Records from a data collection
--- --- ---
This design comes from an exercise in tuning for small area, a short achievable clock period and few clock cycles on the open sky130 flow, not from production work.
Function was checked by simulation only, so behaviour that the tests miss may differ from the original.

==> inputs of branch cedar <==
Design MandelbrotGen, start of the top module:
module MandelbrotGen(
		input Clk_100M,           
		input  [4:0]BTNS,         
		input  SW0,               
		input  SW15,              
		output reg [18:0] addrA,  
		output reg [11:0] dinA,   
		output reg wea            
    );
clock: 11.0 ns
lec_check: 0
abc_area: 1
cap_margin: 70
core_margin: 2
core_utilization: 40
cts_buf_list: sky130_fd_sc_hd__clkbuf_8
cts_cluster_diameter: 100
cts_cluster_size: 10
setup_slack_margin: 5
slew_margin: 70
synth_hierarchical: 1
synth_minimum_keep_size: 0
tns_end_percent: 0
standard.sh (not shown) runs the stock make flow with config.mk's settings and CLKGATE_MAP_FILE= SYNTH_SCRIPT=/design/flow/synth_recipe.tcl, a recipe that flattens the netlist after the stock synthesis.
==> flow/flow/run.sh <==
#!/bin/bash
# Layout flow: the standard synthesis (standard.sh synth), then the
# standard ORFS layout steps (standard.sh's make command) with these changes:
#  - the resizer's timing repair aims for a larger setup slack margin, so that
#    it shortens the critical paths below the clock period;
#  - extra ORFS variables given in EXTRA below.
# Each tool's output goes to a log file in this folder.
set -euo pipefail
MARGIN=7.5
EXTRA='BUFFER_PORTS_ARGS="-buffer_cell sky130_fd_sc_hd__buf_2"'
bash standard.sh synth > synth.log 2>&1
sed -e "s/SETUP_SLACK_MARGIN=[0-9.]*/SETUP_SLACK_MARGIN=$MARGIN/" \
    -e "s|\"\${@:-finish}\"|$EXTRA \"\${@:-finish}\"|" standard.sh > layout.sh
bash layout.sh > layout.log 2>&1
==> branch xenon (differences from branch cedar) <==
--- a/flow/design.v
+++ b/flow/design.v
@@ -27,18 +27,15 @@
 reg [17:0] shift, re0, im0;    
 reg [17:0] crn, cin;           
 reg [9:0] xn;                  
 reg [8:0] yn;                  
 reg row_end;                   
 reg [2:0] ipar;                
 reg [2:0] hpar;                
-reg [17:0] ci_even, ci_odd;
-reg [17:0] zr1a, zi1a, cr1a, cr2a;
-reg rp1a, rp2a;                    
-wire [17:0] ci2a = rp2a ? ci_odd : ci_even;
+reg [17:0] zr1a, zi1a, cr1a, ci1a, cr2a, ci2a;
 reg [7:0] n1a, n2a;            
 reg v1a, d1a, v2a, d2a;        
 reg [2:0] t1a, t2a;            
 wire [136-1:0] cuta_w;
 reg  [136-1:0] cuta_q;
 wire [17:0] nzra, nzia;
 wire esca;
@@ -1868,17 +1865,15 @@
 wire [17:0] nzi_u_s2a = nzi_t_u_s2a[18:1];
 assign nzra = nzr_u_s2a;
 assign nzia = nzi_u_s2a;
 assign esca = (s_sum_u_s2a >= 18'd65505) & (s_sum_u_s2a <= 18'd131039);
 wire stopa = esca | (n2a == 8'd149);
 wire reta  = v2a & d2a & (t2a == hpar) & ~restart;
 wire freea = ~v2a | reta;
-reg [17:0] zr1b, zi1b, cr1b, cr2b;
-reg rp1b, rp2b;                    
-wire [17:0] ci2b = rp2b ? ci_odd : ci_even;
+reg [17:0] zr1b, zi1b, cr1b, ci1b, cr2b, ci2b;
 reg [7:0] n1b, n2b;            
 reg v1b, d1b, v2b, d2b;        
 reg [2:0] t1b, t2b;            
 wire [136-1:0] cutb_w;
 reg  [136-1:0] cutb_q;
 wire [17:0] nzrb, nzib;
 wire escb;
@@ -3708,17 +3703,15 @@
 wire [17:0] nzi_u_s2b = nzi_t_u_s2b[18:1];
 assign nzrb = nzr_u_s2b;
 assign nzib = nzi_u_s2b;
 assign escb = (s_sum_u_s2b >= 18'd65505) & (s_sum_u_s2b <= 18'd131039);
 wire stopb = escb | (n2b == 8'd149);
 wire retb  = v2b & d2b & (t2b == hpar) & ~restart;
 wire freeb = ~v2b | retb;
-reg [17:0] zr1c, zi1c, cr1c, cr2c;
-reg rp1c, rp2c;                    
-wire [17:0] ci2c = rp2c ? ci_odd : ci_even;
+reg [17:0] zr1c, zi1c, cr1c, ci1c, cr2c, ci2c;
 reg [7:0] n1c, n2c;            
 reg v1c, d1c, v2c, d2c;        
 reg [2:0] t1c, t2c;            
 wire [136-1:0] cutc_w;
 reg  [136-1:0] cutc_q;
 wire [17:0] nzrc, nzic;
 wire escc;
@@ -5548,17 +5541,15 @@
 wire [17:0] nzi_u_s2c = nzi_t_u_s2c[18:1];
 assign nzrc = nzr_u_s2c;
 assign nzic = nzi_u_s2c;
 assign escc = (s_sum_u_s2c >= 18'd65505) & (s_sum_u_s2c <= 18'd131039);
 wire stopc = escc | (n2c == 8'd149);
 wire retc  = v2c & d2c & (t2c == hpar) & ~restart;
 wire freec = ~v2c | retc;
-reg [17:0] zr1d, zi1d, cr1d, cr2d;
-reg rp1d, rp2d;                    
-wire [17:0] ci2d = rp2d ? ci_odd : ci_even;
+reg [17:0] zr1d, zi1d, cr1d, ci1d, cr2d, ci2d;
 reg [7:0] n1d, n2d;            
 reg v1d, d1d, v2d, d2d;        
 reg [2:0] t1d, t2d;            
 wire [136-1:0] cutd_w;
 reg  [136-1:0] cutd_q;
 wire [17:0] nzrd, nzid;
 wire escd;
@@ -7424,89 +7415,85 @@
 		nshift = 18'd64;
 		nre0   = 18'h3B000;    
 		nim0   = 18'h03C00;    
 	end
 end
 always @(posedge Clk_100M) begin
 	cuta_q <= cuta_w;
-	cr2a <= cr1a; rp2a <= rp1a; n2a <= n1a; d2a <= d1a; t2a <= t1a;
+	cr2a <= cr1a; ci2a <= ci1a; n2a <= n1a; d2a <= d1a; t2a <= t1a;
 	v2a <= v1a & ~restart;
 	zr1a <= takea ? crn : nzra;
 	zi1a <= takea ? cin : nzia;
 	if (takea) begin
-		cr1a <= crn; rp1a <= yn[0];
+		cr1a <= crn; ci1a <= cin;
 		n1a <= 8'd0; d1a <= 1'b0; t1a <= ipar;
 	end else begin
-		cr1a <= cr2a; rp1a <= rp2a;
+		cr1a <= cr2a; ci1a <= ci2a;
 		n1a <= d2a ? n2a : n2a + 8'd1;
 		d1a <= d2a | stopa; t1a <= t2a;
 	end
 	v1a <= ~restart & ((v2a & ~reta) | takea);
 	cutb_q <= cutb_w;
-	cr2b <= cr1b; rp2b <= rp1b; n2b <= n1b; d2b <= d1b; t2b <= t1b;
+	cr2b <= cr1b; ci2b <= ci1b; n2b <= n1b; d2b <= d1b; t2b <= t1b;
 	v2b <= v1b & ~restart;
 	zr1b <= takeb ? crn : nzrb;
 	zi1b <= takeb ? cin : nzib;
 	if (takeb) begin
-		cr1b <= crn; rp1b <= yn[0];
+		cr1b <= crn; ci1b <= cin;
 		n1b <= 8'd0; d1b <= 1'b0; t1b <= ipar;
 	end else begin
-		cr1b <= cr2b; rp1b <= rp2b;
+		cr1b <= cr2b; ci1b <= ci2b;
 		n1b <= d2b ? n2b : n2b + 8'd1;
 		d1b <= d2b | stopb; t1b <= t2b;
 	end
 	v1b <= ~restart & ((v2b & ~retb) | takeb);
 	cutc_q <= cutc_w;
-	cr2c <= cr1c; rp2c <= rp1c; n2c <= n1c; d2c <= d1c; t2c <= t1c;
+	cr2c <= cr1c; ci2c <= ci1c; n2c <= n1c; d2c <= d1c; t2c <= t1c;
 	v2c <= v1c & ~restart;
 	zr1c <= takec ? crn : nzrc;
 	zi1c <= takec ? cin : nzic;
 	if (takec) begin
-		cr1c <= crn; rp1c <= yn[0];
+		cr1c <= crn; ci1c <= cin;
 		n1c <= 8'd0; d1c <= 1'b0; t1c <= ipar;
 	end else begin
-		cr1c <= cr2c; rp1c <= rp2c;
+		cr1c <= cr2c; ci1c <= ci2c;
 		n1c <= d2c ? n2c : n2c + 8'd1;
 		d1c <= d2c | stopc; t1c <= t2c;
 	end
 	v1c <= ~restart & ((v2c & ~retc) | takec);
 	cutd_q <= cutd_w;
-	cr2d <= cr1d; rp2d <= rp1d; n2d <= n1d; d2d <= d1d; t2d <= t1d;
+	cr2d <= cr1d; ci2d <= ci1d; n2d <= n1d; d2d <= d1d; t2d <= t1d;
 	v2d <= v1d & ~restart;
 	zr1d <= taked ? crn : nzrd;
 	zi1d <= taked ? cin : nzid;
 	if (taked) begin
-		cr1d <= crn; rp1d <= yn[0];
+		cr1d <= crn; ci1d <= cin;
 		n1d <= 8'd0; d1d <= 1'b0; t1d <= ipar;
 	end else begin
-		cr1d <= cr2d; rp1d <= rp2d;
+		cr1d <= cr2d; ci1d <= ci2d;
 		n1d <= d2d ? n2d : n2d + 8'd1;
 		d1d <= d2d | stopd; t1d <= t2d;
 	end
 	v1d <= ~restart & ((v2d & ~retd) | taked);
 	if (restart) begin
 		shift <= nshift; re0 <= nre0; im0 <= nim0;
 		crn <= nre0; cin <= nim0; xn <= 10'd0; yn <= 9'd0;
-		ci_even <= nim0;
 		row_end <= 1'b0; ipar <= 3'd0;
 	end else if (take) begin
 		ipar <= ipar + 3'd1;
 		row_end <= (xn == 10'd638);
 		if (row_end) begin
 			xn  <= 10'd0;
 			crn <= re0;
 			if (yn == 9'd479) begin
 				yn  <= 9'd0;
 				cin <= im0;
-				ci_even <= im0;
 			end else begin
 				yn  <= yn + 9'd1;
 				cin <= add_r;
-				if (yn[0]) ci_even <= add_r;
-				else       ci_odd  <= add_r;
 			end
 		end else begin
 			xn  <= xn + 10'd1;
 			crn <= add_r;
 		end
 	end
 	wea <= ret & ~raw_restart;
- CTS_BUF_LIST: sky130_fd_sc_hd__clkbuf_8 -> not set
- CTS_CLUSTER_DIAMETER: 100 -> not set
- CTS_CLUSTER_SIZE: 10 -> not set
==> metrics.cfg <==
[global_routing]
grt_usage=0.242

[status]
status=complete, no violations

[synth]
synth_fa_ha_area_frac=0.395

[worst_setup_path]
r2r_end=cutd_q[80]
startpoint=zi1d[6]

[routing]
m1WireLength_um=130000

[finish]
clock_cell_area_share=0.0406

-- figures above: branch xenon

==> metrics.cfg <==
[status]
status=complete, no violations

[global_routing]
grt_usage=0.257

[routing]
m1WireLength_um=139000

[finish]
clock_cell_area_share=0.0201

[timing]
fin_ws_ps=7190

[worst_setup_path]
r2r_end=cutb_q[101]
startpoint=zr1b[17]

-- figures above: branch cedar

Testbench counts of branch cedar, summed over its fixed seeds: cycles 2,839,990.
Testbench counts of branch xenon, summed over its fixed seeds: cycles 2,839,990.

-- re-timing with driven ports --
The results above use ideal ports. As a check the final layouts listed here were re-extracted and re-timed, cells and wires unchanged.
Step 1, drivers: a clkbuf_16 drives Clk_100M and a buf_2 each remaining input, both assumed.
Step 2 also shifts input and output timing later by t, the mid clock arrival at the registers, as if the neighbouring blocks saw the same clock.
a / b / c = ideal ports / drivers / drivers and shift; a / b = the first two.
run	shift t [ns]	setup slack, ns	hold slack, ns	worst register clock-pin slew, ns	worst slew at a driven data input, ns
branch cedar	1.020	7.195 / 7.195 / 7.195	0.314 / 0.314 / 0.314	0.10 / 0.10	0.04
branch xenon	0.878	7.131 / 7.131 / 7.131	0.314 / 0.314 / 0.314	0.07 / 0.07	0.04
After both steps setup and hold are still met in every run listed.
--- --- ---
**Task details**
Across the entries above, work out how many lines hold "takec". The answer is that number alone.

**The answer**
4